### Records from a dataset
--- src/rtl/bcds_pkg.sv ---
// Shared types and constants of the braille cell drive sequencer.
`default_nettype none

package bcds_pkg;

    localparam int DEF_COLUMN_COUNT = 8;
    localparam int DEF_ROW_COUNT    = 4;

    localparam int CHAN_W      = 36;
    localparam int HOLD_W      = 16;
    localparam int ROW_FIELD_W = 3;
    localparam int COL_FIELD_W = 4;
    localparam int CFG_IDX_W   = 1;
    localparam int CFG_DATA_W  = 16;

    localparam int MAX_FRAME_PAIRS = 4;
    localparam int PAIR_W          = 2;
    localparam int PHASE_W         = 2;

    localparam logic [HOLD_W-1:0] DRIVE_TIME_RESET = 16'd7000;
    localparam logic [HOLD_W-1:0] REST_TIME_RESET  = 16'd4000;

    localparam logic [CFG_IDX_W-1:0] REG_DRIVE_TIME = 1'd0;
    localparam logic [CFG_IDX_W-1:0] REG_REST_TIME  = 1'd1;

    typedef enum logic [1:0] {
        CMD_CLEAR   = 2'd0,
        CMD_WRITE   = 2'd1,
        CMD_READ    = 2'd2,
        CMD_REFRESH = 2'd3
    } t_cmd;

    typedef enum logic [1:0] {
        KIND_ACK   = 2'd0,
        KIND_DOT   = 2'd1,
        KIND_FRAME = 2'd2,
        KIND_ERROR = 2'd3
    } t_kind;

    typedef enum logic [PHASE_W-1:0] {
        PH_DRIVE_LOW  = 2'd0,
        PH_REST_A     = 2'd1,
        PH_DRIVE_HIGH = 2'd2,
        PH_REST_B     = 2'd3
    } t_phase;

    typedef enum logic [2:0] {
        ST_IDLE,
        ST_DECODE,
        ST_RESP,
        ST_FETCH,
        ST_FRAME
    } t_state;

    typedef struct packed {
        logic              rd_en;
        logic              fetch;
        logic              resp_load;
        logic              frame_load;
        logic [PAIR_W-1:0] pair;
        t_phase            phase;
        logic              last;
    } t_dp_cmd;

    typedef struct packed {
        logic is_refresh;
        logic out_free;
    } t_dp_stat;

endpackage

`default_nettype wire

--- src/rtl/bcds_in_if.sv ---
// Command channel of the braille cell drive sequencer.
`default_nettype none

interface bcds_in_if;
    logic                                  valid;
    logic                                  ready;
    bcds_pkg::t_cmd                        cmd;
    logic [bcds_pkg::ROW_FIELD_W-1:0]      dot_row;
    logic [bcds_pkg::COL_FIELD_W-1:0]      dot_col;
    logic                                  dot_on;

    modport source (output valid, cmd, dot_row, dot_col, dot_on, input ready);
    modport sink   (input valid, cmd, dot_row, dot_col, dot_on, output ready);
endinterface

`default_nettype wire

--- src/rtl/bcds_out_if.sv ---
// Result channel of the braille cell drive sequencer.
`default_nettype none

interface bcds_out_if;
    logic                             valid;
    logic                             ready;
    bcds_pkg::t_kind                  result_kind;
    logic                             dot_value;
    logic [bcds_pkg::CHAN_W-1:0]      channel_enable;
    logic [bcds_pkg::CHAN_W-1:0]      channel_level;
    logic [bcds_pkg::HOLD_W-1:0]      hold_time_us;
    logic                             last;

    modport source (output valid, result_kind, dot_value, channel_enable, channel_level,
                    hold_time_us, last, input ready);
    modport sink   (input valid, result_kind, dot_value, channel_enable, channel_level,
                    hold_time_us, last, output ready);
endinterface

`default_nettype wire

--- src/rtl/bcds_ctrl.sv ---
// Controller state machine: command sequencing and refresh frame counting.
`default_nettype none

module bcds_ctrl #(
    parameter int FRAME_PAIRS = bcds_pkg::MAX_FRAME_PAIRS
) (
    input  wire                i_clk,
    input  wire                i_rst_n,
    input  wire                i_in_valid,
    output logic               o_in_ready,
    input  bcds_pkg::t_dp_stat i_stat,
    output bcds_pkg::t_dp_cmd  o_cmd
);

    localparam logic [bcds_pkg::PAIR_W-1:0] LAST_PAIR = bcds_pkg::PAIR_W'(FRAME_PAIRS - 1);

    bcds_pkg::t_state                r_state, n_state;
    logic [bcds_pkg::PAIR_W-1:0]     r_pair, n_pair;
    bcds_pkg::t_phase                r_phase, n_phase;

    always_ff @(posedge i_clk) begin
        if (!i_rst_n) begin
            r_state <= bcds_pkg::ST_IDLE;
            r_pair  <= '0;
            r_phase <= bcds_pkg::PH_DRIVE_LOW;
        end else begin
            r_state <= n_state;
            r_pair  <= n_pair;
            r_phase <= n_phase;
        end
    end

    always_comb begin
        n_state          = r_state;
        n_pair           = r_pair;
        n_phase          = r_phase;
        o_in_ready       = 1'b0;
        o_cmd            = '0;
        o_cmd.pair       = r_pair;
        o_cmd.phase      = r_phase;
        o_cmd.last       = (r_phase == bcds_pkg::PH_REST_B) && (r_pair == LAST_PAIR);
        case (r_state)
            bcds_pkg::ST_IDLE: begin
                o_in_ready = 1'b1;
                if (i_in_valid) begin
                    n_state = bcds_pkg::ST_DECODE;
                end
            end
            bcds_pkg::ST_DECODE: begin
                o_cmd.rd_en = 1'b1;
                n_pair      = '0;
                n_phase     = bcds_pkg::PH_DRIVE_LOW;
                n_state     = i_stat.is_refresh ? bcds_pkg::ST_FETCH : bcds_pkg::ST_RESP;
            end
            bcds_pkg::ST_RESP: begin
                if (i_stat.out_free) begin
                    o_cmd.resp_load = 1'b1;
                    n_state         = bcds_pkg::ST_IDLE;
                end
            end
            bcds_pkg::ST_FETCH: begin
                o_cmd.rd_en = 1'b1;
                o_cmd.fetch = 1'b1;
                n_state     = bcds_pkg::ST_FRAME;
            end
            bcds_pkg::ST_FRAME: begin
                if (i_stat.out_free) begin
                    o_cmd.frame_load = 1'b1;
                    n_phase          = bcds_pkg::t_phase'(r_phase + 2'd1);
                    if (r_phase == bcds_pkg::PH_REST_B) begin
                        if (r_pair == LAST_PAIR) begin
                            n_state = bcds_pkg::ST_IDLE;
                        end else begin
                            n_pair  = r_pair + 1'b1;
                            n_state = bcds_pkg::ST_FETCH;
                        end
                    end
                end
            end
            default: begin
                n_state = bcds_pkg::ST_IDLE;
            end
        endcase
    end

`ifndef NO_ASSERTIONS
    a_pair_range: assert property (@(posedge i_clk) disable iff (!i_rst_n)
        r_pair <= LAST_PAIR)
        else $error("pair counter beyond last pair");
    a_fetch_then_frame: assert property (@(posedge i_clk) disable iff (!i_rst_n)
        (r_state == bcds_pkg::ST_FETCH) |=> (r_state == bcds_pkg::ST_FRAME)
            && (r_phase == bcds_pkg::PH_DRIVE_LOW))
        else $error("frame sequence did not start at first phase");
    a_ready_when_idle: assert property (@(posedge i_clk) disable iff (!i_rst_n)
        o_in_ready |-> (r_state == bcds_pkg::ST_IDLE))
        else $error("command taken outside idle");
`endif

endmodule

`default_nettype wire

--- src/rtl/bcds_datapath.sv ---
// Datapath: dot pattern memory, timing registers, frame build and result register.
`default_nettype none

module bcds_datapath #(
    parameter int COLUMN_COUNT = bcds_pkg::DEF_COLUMN_COUNT,
    parameter int ROW_COUNT    = bcds_pkg::DEF_ROW_COUNT
) (
    input  wire                                i_clk,
    input  wire                                i_rst_n,
    input  wire                                i_capture,
    input  bcds_pkg::t_cmd                     i_in_cmd,
    input  wire [bcds_pkg::ROW_FIELD_W-1:0]    i_in_row,
    input  wire [bcds_pkg::COL_FIELD_W-1:0]    i_in_col,
    input  wire                                i_in_on,
    input  wire                                i_cfg_we,
    input  wire [bcds_pkg::CFG_IDX_W-1:0]      i_cfg_idx,
    input  wire [bcds_pkg::CFG_DATA_W-1:0]     i_cfg_data,
    input  bcds_pkg::t_dp_cmd                  i_cmd,
    output bcds_pkg::t_dp_stat                 o_stat,
    bcds_out_if.source                         o_res
);

    localparam int COL_IW   = $clog2(COLUMN_COUNT);
    localparam int ROW_IW   = (ROW_COUNT > 1) ? $clog2(ROW_COUNT) : 1;
    localparam int PWORD_W  = 2 * ROW_COUNT;
    localparam int BASE_W   = $clog2(2 * ROW_COUNT * bcds_pkg::MAX_FRAME_PAIRS);
    localparam int CH_IW    = $clog2(COLUMN_COUNT * ROW_COUNT + bcds_pkg::MAX_FRAME_PAIRS);
    localparam int CHAN_W   = bcds_pkg::CHAN_W;
    localparam int HOLD_W   = bcds_pkg::HOLD_W;

    // captured command
    bcds_pkg::t_cmd                     r_cmd;
    logic [bcds_pkg::ROW_FIELD_W-1:0]   r_row;
    logic [bcds_pkg::COL_FIELD_W-1:0]   r_col;
    logic                               r_on;

    logic [HOLD_W-1:0]                  r_drive_time;
    logic [HOLD_W-1:0]                  r_rest_time;

    logic [ROW_COUNT-1:0]               r_mem [COLUMN_COUNT];
    logic [COLUMN_COUNT-1:0]            r_valid;
    logic [ROW_COUNT-1:0]               r_rd_a;
    logic [ROW_COUNT-1:0]               r_rd_b;
    logic                               r_b_ok;

    logic                               r_out_valid;
    bcds_pkg::t_kind                    r_kind;
    logic                               r_dot;
    logic [CHAN_W-1:0]                  r_en;
    logic [CHAN_W-1:0]                  r_lv;
    logic [HOLD_W-1:0]                  r_hold;
    logic                               r_last;

    logic                               row_ok;
    logic                               col_ok;
    logic [COL_IW-1:0]                  col_idx;
    logic [COL_IW-1:0]                  a_idx;
    logic [COL_IW:0]                    b_wide;
    logic [COL_IW-1:0]                  b_idx;
    logic                               b_ok;
    logic                               wr_en;
    logic                               clr_en;
    logic [ROW_COUNT-1:0]               row_mask;
    logic [ROW_COUNT-1:0]               wr_word;
    logic                               load;

    bcds_pkg::t_kind                    n_kind;
    logic                               n_dot;
    logic [CHAN_W-1:0]                  n_en;
    logic [CHAN_W-1:0]                  n_lv;
    logic [HOLD_W-1:0]                  n_hold;
    logic                               n_last;

    logic [PWORD_W-1:0]                 raised;
    logic [PWORD_W-1:0]                 lowered;
    logic [PWORD_W-1:0]                 exists;
    logic [BASE_W-1:0]                  base;
    logic [CH_IW-1:0]                   common_ch;
    logic [CHAN_W-1:0]                  common_bit;
    logic [CHAN_W-1:0]                  raised_ch;
    logic [CHAN_W-1:0]                  lowered_ch;

    always_ff @(posedge i_clk) begin
        if (i_capture) begin
            r_cmd <= i_in_cmd;
            r_row <= i_in_row;
            r_col <= i_in_col;
            r_on  <= i_in_on;
        end
    end

    always_ff @(posedge i_clk) begin
        if (!i_rst_n) begin
            r_drive_time <= bcds_pkg::DRIVE_TIME_RESET;
            r_rest_time  <= bcds_pkg::REST_TIME_RESET;
        end else if (i_cfg_we) begin
            case (i_cfg_idx)
                bcds_pkg::REG_DRIVE_TIME: r_drive_time <= i_cfg_data;
                bcds_pkg::REG_REST_TIME:  r_rest_time  <= i_cfg_data;
                default: begin
                end
            endcase
        end
    end

    assign row_ok  = 4'(r_row) < 4'(ROW_COUNT);
    assign col_ok  = 5'(r_col) < 5'(COLUMN_COUNT);
    assign col_idx = r_col[COL_IW-1:0];
    assign a_idx   = i_cmd.fetch ? COL_IW'({i_cmd.pair, 1'b0}) : col_idx;
    assign b_wide  = (COL_IW + 1)'({i_cmd.pair, 1'b1});
    assign b_idx   = b_wide[COL_IW-1:0];
    assign b_ok    = b_wide < (COL_IW + 1)'(COLUMN_COUNT);

    assign wr_en    = i_cmd.resp_load && (r_cmd == bcds_pkg::CMD_WRITE) && row_ok && col_ok;
    assign clr_en   = i_cmd.resp_load && (r_cmd == bcds_pkg::CMD_CLEAR);
    assign row_mask = ROW_COUNT'(1) << r_row[ROW_IW-1:0];
    assign wr_word  = r_on ? (r_rd_a | row_mask) : (r_rd_a & ~row_mask);

    // entries not written since reset or clear read as all dots lowered
    always_ff @(posedge i_clk) begin
        if (!i_rst_n || clr_en) begin
            r_valid <= '0;
        end else if (wr_en) begin
            r_valid[col_idx] <= 1'b1;
        end
    end

    always_ff @(posedge i_clk) begin
        if (wr_en) begin
            r_mem[col_idx] <= wr_word;
        end
    end

    always_ff @(posedge i_clk) begin
        if (i_cmd.rd_en) begin
            r_rd_a <= r_valid[a_idx] ? r_mem[a_idx] : '0;
            r_rd_b <= (b_ok && r_valid[b_idx]) ? r_mem[b_idx] : '0;
            r_b_ok <= b_ok;
        end
    end

    // frame build for the current column pair
    assign raised     = {r_rd_b, r_rd_a};
    assign exists     = {{ROW_COUNT{r_b_ok}}, {ROW_COUNT{1'b1}}};
    assign lowered    = ~raised & exists;
    assign base       = BASE_W'(i_cmd.pair) * BASE_W'(2 * ROW_COUNT);
    assign common_ch  = CH_IW'(COLUMN_COUNT * ROW_COUNT) + CH_IW'(i_cmd.pair);
    assign common_bit = CHAN_W'(1) << common_ch;
    assign raised_ch  = CHAN_W'(raised) << base;
    assign lowered_ch = CHAN_W'(lowered) << base;

    always_comb begin
        n_kind = bcds_pkg::KIND_ACK;
        n_dot  = 1'b0;
        n_en   = '0;
        n_lv   = '0;
        n_hold = '0;
        n_last = 1'b1;
        if (i_cmd.frame_load) begin
            n_kind = bcds_pkg::KIND_FRAME;
            n_last = i_cmd.last;
            case (i_cmd.phase)
                bcds_pkg::PH_DRIVE_LOW: begin
                    n_en   = common_bit | raised_ch;
                    n_lv   = raised_ch;
                    n_hold = r_drive_time;
                end
                bcds_pkg::PH_DRIVE_HIGH: begin
                    n_en   = common_bit | lowered_ch;
                    n_lv   = common_bit;
                    n_hold = r_drive_time;
                end
                default: begin
                    n_hold = r_rest_time;
                end
            endcase
        end else begin
            case (r_cmd)
                bcds_pkg::CMD_WRITE: begin
                    n_kind = (row_ok && col_ok) ? bcds_pkg::KIND_ACK : bcds_pkg::KIND_ERROR;
                end
                bcds_pkg::CMD_READ: begin
                    if (row_ok && col_ok) begin
                        n_kind = bcds_pkg::KIND_DOT;
                        n_dot  = r_rd_a[r_row[ROW_IW-1:0]];
                    end else begin
                        n_kind = bcds_pkg::KIND_ERROR;
                    end
                end
                default: begin
                    n_kind = bcds_pkg::KIND_ACK;
                end
            endcase
        end
    end

    assign load = i_cmd.resp_load || i_cmd.frame_load;

    always_ff @(posedge i_clk) begin
        if (!i_rst_n) begin
            r_out_valid <= 1'b0;
        end else if (load) begin
            r_out_valid <= 1'b1;
        end else if (o_res.ready) begin
            r_out_valid <= 1'b0;
        end
    end

    always_ff @(posedge i_clk) begin
        if (load) begin
            r_kind <= n_kind;
            r_dot  <= n_dot;
            r_en   <= n_en;
            r_lv   <= n_lv;
            r_hold <= n_hold;
            r_last <= n_last;
        end
    end

    assign o_res.valid          = r_out_valid;
    assign o_res.result_kind    = r_kind;
    assign o_res.dot_value      = r_dot;
    assign o_res.channel_enable = r_en;
    assign o_res.channel_level  = r_lv;
    assign o_res.hold_time_us   = r_hold;
    assign o_res.last           = r_last;

    assign o_stat.is_refresh = (r_cmd == bcds_pkg::CMD_REFRESH);
    assign o_stat.out_free   = !r_out_valid || o_res.ready;

`ifndef NO_ASSERTIONS
    a_no_overwrite: assert property (@(posedge i_clk) disable iff (!i_rst_n)
        load |-> (!r_out_valid || o_res.ready))
        else $error("result register loaded while a result is pending");
    a_single_load: assert property (@(posedge i_clk) disable iff (!i_rst_n)
        !(i_cmd.resp_load && i_cmd.frame_load))
        else $error("response and frame loaded together");
    a_last_frame_phase: assert property (@(posedge i_clk) disable iff (!i_rst_n)
        (i_cmd.frame_load && i_cmd.last) |-> (i_cmd.phase == bcds_pkg::PH_REST_B))
        else $error("last frame not at final phase");
    a_write_in_range: assert property (@(posedge i_clk) disable iff (!i_rst_n)
        wr_en |=> $past(5'(r_col)) < 5'(COLUMN_COUNT))
        else $error("pattern write outside column range");
`endif

endmodule

`default_nettype wire

--- src/rtl/braille_cell_drive_sequencer.sv ---
// Braille cell drive sequencer: dot pattern store and H-bridge refresh frame sequencer.
//
// Commands arrive one at a time on i_cmd and each gives one or more transfers on o_res,
// the final one marked by last. A command is taken only when the previous one has
// finished its work; its results leave through a single output register, so the next
// command may be taken while the last result still waits. Clear, write and read go
// from transfer to result register through capture, a registered pattern read and the
// response, which waits while the output is stalled. Refresh decodes, then for each
// column pair reads both columns through the pattern memory's registered read ports
// and gives its four frames, each waiting while the output is stalled. Hold times come
// from the two timing registers, written through i_cfg_we/i_cfg_idx/i_cfg_data. Reset
// and clear lower every dot at once.
`default_nettype none

module braille_cell_drive_sequencer #(
    parameter int COLUMN_COUNT = bcds_pkg::DEF_COLUMN_COUNT,
    parameter int ROW_COUNT    = bcds_pkg::DEF_ROW_COUNT
) (
    input  wire                                i_clk,
    input  wire                                i_rst_n,
    bcds_in_if.sink                            i_cmd,
    bcds_out_if.source                         o_res,
    input  wire                                i_cfg_we,
    input  wire [bcds_pkg::CFG_IDX_W-1:0]      i_cfg_idx,
    input  wire [bcds_pkg::CFG_DATA_W-1:0]     i_cfg_data
);

    localparam int PAIRS       = (COLUMN_COUNT + 1) / 2;
    localparam int FRAME_PAIRS = (PAIRS > bcds_pkg::MAX_FRAME_PAIRS) ?
                                 bcds_pkg::MAX_FRAME_PAIRS : PAIRS;

    logic               w_in_ready;
    bcds_pkg::t_dp_cmd  w_cmd;
    bcds_pkg::t_dp_stat w_stat;

    assign i_cmd.ready = w_in_ready;

    bcds_ctrl #(
        .FRAME_PAIRS (FRAME_PAIRS)
    ) u_ctrl (
        .i_clk      (i_clk),
        .i_rst_n    (i_rst_n),
        .i_in_valid (i_cmd.valid),
        .o_in_ready (w_in_ready),
        .i_stat     (w_stat),
        .o_cmd      (w_cmd)
    );

    bcds_datapath #(
        .COLUMN_COUNT (COLUMN_COUNT),
        .ROW_COUNT    (ROW_COUNT)
    ) u_datapath (
        .i_clk      (i_clk),
        .i_rst_n    (i_rst_n),
        .i_capture  (i_cmd.valid && w_in_ready),
        .i_in_cmd   (i_cmd.cmd),
        .i_in_row   (i_cmd.dot_row),
        .i_in_col   (i_cmd.dot_col),
        .i_in_on    (i_cmd.dot_on),
        .i_cfg_we   (i_cfg_we),
        .i_cfg_idx  (i_cfg_idx),
        .i_cfg_data (i_cfg_data),
        .i_cmd      (w_cmd),
        .o_stat     (w_stat),
        .o_res      (o_res)
    );

endmodule

`default_nettype wire
--- src/flat_wrapper.sv ---
// flat-port wrapper written by rule: the top's interface ports become plain ports
module braille_cell_drive_sequencer_flat 
#(
    parameter int COLUMN_COUNT = bcds_pkg::DEF_COLUMN_COUNT,
    parameter int ROW_COUNT    = bcds_pkg::DEF_ROW_COUNT
)
  (i_clk, i_rst_n, i_cfg_we, i_cfg_idx, i_cfg_data, i_cmd_valid, i_cmd_cmd, i_cmd_dot_row, i_cmd_dot_col, i_cmd_dot_on, i_cmd_ready, o_res_valid, o_res_result_kind, o_res_dot_value, o_res_channel_enable, o_res_channel_level, o_res_hold_time_us, o_res_last, o_res_ready);
  bcds_in_if i_cmd_i ();
  bcds_out_if o_res_i ();
  input  wire i_clk;
  input  wire i_rst_n;
  input  wire i_cfg_we;
  input  wire [bcds_pkg::CFG_IDX_W-1:0] i_cfg_idx;
  input  wire [bcds_pkg::CFG_DATA_W-1:0] i_cfg_data;
  input wire logic [$bits(i_cmd_i.valid)-1:0] i_cmd_valid;
  input wire logic [$bits(i_cmd_i.cmd)-1:0] i_cmd_cmd;
  input wire logic [$bits(i_cmd_i.dot_row)-1:0] i_cmd_dot_row;
  input wire logic [$bits(i_cmd_i.dot_col)-1:0] i_cmd_dot_col;
  input wire logic [$bits(i_cmd_i.dot_on)-1:0] i_cmd_dot_on;
  output wire logic [$bits(i_cmd_i.ready)-1:0] i_cmd_ready;
  output wire logic [$bits(o_res_i.valid)-1:0] o_res_valid;
  output wire logic [$bits(o_res_i.result_kind)-1:0] o_res_result_kind;
  output wire logic [$bits(o_res_i.dot_value)-1:0] o_res_dot_value;
  output wire logic [$bits(o_res_i.channel_enable)-1:0] o_res_channel_enable;
  output wire logic [$bits(o_res_i.channel_level)-1:0] o_res_channel_level;
  output wire logic [$bits(o_res_i.hold_time_us)-1:0] o_res_hold_time_us;
  output wire logic [$bits(o_res_i.last)-1:0] o_res_last;
  input wire logic [$bits(o_res_i.ready)-1:0] o_res_ready;
  assign i_cmd_i.valid = i_cmd_valid;
  assign i_cmd_i.cmd = i_cmd_cmd;
  assign i_cmd_i.dot_row = i_cmd_dot_row;
  assign i_cmd_i.dot_col = i_cmd_dot_col;
  assign i_cmd_i.dot_on = i_cmd_dot_on;
  assign i_cmd_ready = i_cmd_i.ready;
  assign o_res_valid = o_res_i.valid;
  assign o_res_result_kind = o_res_i.result_kind;
  assign o_res_dot_value = o_res_i.dot_value;
  assign o_res_channel_enable = o_res_i.channel_enable;
  assign o_res_channel_level = o_res_i.channel_level;
  assign o_res_hold_time_us = o_res_i.hold_time_us;
  assign o_res_last = o_res_i.last;
  assign o_res_i.ready = o_res_ready;
  braille_cell_drive_sequencer #(.COLUMN_COUNT(COLUMN_COUNT), .ROW_COUNT(ROW_COUNT)) u_core (.i_clk(i_clk), .i_rst_n(i_rst_n), .i_cmd(i_cmd_i), .o_res(o_res_i), .i_cfg_we(i_cfg_we), .i_cfg_idx(i_cfg_idx), .i_cfg_data(i_cfg_data));
endmodule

### Task brief
Please give the number of lines in the data above that include the string "memory", and nothing else.

### Solution to this exercise
2